The fashionable lover in the East must affect a frantic jealousy if he does not feel it.
[589]. In Egypt there are neither bedsteads nor bed-rooms: the carpets and mattresses, pillows and cushions (sheets being unknown) are spread out when wanted, and during the day are put into chests or cupboards, or only rolled up in a corner of the room (Pilgrimage i., 53).
[590]. The women of Damascus have always been famed for the sanguinary jealousy with which European story-books and novels credit the "Spanish lady." The men were as celebrated for intolerance and fanaticism, which we first read of in the days of Bertrandon de la Brocquière and which culminated in the massacre of 1860. Yet they are a notoriously timid race and make, physically and morally, the worst of soldiers: we proved that under my late friend Fred.
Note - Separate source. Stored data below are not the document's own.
### config.mk
export PLATFORM = sky130hd
export DESIGN_NAME = fbdma_ctrl
export DESIGN_NICKNAME = d
export VERILOG_FILES = /design/src/rtl/fbdma_pkg.sv /design/src/rtl/fbdma_regs.sv /design/src/rtl/fbdma_seq.sv /design/src/rtl/fbdma_hold.sv /design/src/rtl/fbdma_ctrl.sv
export SDC_FILE = /design/constraint.sdc
export NUM_CORES = 1
export LEC_CHECK = 0
export BUFFER_PORTS_ARGS = -buffer_cell sky130_fd_sc_hd__buf_4
export CAP_MARGIN = 10
export CORE_ASPECT_RATIO = 1.4
export CORE_UTILIZATION = 48
export DETAILED_ROUTE_END_ITERATION = 10
export GPL_TIMING_DRIVEN = 0
export PLACE_DENSITY = 0.84
export SYNTH_ARGS = -nofsm -noshare
export SYNTH_HDL_FRONTEND = slang
export SYNTH_HIERARCHICAL = 1
export SYNTH_SLANG_ARGS = --single-unit
export TNS_END_PERCENT = 20
### constraint.sdc
create_clock -name clk -period 1.9 [get_ports clk]
set_input_delay 0.19 -clock clk [delete_from_list [all_inputs] [get_ports clk]]
set_output_delay 0.19 -clock clk [all_outputs]
set_load 0.005 [all_outputs]
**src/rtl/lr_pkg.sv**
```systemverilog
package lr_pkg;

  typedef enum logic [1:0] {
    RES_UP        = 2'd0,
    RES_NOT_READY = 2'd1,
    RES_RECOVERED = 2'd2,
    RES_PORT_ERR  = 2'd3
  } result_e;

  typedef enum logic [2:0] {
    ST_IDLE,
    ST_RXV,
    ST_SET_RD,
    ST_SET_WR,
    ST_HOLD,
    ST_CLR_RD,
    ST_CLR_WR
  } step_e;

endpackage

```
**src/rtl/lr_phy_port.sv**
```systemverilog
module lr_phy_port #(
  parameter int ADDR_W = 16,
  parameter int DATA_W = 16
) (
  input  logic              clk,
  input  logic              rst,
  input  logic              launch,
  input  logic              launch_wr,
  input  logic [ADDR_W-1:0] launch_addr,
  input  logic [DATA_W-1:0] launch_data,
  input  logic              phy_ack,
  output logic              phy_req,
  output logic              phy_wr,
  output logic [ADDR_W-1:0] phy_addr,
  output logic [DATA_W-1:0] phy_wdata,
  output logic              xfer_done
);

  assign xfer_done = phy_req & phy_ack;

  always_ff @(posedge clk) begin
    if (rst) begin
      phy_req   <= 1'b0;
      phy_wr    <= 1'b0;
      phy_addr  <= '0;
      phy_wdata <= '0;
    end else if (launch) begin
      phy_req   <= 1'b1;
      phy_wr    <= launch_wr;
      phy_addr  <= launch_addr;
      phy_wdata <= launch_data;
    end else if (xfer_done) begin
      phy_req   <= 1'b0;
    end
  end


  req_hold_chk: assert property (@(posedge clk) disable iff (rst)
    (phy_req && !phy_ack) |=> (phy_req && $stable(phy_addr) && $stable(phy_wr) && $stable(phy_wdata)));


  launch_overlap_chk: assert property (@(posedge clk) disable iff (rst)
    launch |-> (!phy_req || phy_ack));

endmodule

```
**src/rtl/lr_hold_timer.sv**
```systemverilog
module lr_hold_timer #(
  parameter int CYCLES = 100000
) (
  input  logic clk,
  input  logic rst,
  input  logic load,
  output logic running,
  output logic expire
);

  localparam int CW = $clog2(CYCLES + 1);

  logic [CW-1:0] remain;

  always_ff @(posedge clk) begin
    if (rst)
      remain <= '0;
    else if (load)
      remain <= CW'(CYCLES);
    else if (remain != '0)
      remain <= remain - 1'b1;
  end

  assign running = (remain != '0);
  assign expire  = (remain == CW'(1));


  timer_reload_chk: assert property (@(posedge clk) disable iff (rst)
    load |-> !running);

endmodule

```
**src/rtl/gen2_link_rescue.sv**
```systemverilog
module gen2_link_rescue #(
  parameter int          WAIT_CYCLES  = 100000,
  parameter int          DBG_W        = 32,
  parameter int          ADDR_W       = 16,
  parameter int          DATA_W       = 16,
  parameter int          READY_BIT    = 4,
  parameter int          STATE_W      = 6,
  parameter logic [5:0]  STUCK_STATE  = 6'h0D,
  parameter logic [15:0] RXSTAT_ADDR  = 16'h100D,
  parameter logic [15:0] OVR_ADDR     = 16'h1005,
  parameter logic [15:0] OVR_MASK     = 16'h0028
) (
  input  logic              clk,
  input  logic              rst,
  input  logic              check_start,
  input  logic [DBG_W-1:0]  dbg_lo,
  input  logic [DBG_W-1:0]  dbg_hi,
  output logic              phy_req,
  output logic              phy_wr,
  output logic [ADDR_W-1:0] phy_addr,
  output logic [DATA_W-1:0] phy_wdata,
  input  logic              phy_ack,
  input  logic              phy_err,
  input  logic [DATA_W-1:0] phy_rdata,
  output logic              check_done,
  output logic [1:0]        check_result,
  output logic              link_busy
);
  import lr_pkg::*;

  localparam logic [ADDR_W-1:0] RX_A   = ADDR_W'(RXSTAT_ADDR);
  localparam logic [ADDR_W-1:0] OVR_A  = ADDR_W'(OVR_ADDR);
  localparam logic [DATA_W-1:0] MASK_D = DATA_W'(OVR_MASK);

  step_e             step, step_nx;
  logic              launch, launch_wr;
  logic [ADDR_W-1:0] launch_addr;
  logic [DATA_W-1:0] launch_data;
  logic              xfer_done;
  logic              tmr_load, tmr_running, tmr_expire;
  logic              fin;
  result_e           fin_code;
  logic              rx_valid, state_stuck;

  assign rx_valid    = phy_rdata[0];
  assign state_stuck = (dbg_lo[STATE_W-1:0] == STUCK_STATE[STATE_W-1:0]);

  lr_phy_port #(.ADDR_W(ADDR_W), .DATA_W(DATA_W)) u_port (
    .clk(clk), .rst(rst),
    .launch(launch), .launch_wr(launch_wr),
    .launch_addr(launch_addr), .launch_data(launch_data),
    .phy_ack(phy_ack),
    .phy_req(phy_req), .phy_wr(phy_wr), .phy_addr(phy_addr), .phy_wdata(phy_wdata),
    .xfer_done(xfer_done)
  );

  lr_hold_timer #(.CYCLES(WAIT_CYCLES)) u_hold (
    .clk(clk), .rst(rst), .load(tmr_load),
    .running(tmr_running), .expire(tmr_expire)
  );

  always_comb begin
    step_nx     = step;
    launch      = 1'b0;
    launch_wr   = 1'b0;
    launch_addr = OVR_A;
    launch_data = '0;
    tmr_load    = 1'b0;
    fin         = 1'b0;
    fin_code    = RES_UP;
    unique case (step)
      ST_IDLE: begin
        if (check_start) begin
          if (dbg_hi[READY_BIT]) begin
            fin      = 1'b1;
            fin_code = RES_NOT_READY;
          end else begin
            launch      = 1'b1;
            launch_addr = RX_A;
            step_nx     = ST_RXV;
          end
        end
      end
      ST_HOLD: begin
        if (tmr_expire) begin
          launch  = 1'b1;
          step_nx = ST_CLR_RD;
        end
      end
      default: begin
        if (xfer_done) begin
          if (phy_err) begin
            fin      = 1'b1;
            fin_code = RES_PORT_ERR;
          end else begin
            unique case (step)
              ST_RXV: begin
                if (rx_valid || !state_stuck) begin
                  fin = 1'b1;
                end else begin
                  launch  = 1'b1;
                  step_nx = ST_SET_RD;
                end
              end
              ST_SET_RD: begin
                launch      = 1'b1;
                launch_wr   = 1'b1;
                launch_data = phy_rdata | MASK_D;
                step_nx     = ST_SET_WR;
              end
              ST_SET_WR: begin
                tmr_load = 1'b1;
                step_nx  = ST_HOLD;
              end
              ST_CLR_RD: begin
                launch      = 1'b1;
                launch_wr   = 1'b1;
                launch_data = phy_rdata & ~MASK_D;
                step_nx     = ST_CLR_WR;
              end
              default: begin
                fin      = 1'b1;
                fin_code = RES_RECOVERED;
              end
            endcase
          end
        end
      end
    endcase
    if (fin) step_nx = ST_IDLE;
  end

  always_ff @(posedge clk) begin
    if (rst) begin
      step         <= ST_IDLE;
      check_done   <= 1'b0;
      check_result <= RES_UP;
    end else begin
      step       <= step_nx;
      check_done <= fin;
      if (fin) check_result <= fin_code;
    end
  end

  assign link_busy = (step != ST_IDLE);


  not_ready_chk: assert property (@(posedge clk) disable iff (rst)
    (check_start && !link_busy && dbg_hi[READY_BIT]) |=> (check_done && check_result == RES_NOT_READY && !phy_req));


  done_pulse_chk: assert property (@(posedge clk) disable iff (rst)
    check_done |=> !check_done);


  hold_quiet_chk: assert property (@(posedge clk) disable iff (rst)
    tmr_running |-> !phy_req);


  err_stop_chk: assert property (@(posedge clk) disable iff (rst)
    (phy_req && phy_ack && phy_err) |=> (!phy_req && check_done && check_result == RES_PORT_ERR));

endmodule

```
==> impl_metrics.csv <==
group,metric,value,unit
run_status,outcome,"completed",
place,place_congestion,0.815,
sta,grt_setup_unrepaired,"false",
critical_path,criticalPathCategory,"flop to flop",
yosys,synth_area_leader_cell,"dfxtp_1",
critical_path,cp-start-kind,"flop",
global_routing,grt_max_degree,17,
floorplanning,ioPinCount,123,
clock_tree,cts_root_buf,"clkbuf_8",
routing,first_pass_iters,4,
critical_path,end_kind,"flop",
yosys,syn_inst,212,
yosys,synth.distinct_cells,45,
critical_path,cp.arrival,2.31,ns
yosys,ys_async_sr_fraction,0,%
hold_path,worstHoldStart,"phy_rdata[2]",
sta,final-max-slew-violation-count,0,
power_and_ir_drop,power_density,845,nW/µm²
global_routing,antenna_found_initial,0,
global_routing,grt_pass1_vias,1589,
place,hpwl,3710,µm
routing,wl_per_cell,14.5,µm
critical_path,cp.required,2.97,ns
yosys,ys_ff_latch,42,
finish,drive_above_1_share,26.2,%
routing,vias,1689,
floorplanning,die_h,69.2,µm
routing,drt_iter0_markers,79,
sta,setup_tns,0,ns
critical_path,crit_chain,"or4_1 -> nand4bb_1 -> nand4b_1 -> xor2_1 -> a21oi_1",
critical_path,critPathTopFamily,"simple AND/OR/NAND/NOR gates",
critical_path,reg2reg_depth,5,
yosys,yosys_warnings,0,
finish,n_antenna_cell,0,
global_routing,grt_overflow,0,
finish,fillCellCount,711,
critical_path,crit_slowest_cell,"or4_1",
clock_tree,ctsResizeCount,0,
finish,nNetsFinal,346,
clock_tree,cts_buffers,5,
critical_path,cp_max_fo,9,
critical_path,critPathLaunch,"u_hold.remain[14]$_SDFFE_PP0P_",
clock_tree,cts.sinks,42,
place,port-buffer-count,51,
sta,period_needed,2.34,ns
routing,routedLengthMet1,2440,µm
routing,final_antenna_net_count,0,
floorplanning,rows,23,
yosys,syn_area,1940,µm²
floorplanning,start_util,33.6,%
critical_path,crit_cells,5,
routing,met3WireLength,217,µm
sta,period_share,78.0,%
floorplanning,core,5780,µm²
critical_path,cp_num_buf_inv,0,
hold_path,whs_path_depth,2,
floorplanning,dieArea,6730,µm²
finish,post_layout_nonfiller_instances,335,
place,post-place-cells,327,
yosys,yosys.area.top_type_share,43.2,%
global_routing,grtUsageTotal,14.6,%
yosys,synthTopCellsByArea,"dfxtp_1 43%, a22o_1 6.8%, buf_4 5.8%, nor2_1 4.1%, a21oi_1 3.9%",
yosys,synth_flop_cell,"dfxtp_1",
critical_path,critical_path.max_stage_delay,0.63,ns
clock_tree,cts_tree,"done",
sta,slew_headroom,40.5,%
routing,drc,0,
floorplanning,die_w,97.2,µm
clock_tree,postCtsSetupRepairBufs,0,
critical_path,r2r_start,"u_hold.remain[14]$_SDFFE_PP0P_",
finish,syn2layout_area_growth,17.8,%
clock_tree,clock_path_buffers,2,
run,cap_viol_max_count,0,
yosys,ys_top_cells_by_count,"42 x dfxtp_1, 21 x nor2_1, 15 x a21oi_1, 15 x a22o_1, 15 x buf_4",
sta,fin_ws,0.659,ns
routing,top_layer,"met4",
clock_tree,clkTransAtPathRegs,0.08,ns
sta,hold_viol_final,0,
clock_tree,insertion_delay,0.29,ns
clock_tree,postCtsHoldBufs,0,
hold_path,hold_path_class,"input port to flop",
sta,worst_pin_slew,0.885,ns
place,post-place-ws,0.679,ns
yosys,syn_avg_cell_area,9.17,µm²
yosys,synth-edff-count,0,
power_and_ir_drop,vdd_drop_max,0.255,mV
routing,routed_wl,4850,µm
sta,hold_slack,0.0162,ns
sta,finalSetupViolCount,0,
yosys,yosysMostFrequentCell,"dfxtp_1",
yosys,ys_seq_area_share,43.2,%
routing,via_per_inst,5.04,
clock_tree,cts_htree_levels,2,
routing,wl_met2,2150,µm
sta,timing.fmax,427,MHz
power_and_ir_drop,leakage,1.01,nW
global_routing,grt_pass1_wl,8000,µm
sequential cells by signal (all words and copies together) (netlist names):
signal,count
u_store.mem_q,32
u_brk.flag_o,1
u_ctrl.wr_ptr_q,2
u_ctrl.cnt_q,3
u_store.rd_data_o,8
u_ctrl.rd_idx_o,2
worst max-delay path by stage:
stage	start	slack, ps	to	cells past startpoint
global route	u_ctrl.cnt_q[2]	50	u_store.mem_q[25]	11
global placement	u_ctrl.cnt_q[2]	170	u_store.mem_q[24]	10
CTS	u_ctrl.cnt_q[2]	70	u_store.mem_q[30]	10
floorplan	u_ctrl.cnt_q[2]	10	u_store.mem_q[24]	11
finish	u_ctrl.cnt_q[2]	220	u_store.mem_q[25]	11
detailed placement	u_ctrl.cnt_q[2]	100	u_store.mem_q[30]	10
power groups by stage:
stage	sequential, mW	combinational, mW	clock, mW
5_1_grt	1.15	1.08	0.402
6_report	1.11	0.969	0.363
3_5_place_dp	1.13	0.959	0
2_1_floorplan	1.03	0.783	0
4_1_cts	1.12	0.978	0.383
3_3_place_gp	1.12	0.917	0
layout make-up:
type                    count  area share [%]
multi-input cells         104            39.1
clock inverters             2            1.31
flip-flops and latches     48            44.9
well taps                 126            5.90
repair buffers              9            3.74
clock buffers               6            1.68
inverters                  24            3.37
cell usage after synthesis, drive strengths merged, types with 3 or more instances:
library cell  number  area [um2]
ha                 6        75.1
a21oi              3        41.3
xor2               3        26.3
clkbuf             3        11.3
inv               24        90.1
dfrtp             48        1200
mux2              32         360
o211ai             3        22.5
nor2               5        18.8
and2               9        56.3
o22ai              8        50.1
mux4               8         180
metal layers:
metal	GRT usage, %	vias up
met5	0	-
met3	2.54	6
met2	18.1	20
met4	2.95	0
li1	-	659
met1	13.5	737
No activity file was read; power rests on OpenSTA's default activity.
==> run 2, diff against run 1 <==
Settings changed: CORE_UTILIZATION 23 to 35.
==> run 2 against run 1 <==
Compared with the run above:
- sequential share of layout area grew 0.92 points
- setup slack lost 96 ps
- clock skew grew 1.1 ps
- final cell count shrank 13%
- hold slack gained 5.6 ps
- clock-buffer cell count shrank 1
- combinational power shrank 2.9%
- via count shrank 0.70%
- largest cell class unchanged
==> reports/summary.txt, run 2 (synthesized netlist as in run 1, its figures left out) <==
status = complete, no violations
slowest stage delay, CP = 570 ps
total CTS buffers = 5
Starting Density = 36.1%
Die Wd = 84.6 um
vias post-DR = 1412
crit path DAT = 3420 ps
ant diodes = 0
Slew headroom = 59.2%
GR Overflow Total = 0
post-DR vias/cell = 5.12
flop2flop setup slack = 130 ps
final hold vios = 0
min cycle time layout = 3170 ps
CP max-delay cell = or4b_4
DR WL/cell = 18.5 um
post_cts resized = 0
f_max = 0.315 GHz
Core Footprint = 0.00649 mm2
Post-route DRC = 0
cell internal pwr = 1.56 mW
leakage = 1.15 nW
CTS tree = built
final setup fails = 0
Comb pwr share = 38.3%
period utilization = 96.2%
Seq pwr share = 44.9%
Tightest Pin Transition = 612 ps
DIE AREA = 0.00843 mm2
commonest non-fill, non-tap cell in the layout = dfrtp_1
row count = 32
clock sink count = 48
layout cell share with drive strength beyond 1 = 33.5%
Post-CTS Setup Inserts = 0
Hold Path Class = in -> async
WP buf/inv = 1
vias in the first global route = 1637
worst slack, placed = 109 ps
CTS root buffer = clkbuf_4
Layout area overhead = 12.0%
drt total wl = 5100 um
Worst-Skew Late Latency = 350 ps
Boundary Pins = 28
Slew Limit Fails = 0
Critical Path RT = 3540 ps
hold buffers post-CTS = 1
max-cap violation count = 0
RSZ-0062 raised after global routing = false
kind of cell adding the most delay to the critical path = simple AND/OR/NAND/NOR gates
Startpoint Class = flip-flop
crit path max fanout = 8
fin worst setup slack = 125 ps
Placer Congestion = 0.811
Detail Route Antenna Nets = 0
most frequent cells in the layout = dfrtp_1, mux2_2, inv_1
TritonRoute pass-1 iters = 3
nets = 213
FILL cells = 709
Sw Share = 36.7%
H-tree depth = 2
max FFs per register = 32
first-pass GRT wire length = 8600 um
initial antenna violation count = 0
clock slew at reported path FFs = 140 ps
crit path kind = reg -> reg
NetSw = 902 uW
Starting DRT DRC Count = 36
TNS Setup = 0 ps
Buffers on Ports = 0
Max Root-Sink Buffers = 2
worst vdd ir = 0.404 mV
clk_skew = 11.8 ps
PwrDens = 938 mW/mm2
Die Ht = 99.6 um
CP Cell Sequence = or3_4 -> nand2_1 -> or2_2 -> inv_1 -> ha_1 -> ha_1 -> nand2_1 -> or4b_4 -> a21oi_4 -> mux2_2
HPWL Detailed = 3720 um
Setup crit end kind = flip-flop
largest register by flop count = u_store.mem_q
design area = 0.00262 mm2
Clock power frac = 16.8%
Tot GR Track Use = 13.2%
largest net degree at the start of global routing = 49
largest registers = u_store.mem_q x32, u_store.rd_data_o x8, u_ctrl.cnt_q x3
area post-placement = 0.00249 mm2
Walpole in the Bashi-Buzuks during the old Crimean war. The men looked very fine fellows and after a month in camp fell off to the condition of old women.
[591]. Arab. "Rukhám," properly=alabaster and "Marmar"=marble; but the two are often confounded.
[592]. He was ceremonially impure after touching a corpse.
[593]. The phrase is perfectly appropriate: Cairo without "her Nile" would be nothing.
[594]. "The market was hot" say the Hindustanis. This would begin between 7 and 8 a.m.
[595]. Arab. Al-Faranj, Europeans generally. It is derived from "Gens Francorum," and dates from Crusading days when the French played the leading part. Hence the Lingua Franca, the Levantine jargon, of which Molière has left such a witty specimen.
[596]. A process familiar to European surgery of the same date.
[597]. In sign of disappointment, regret, vexation; a gesture still common amongst Moslems and corresponding in significance to a certain extent with our stamping, wringing the hands and so forth. It is not mentioned in the Koran where, however, we find "biting fingers' ends out of wrath" against a man (chapt. iii).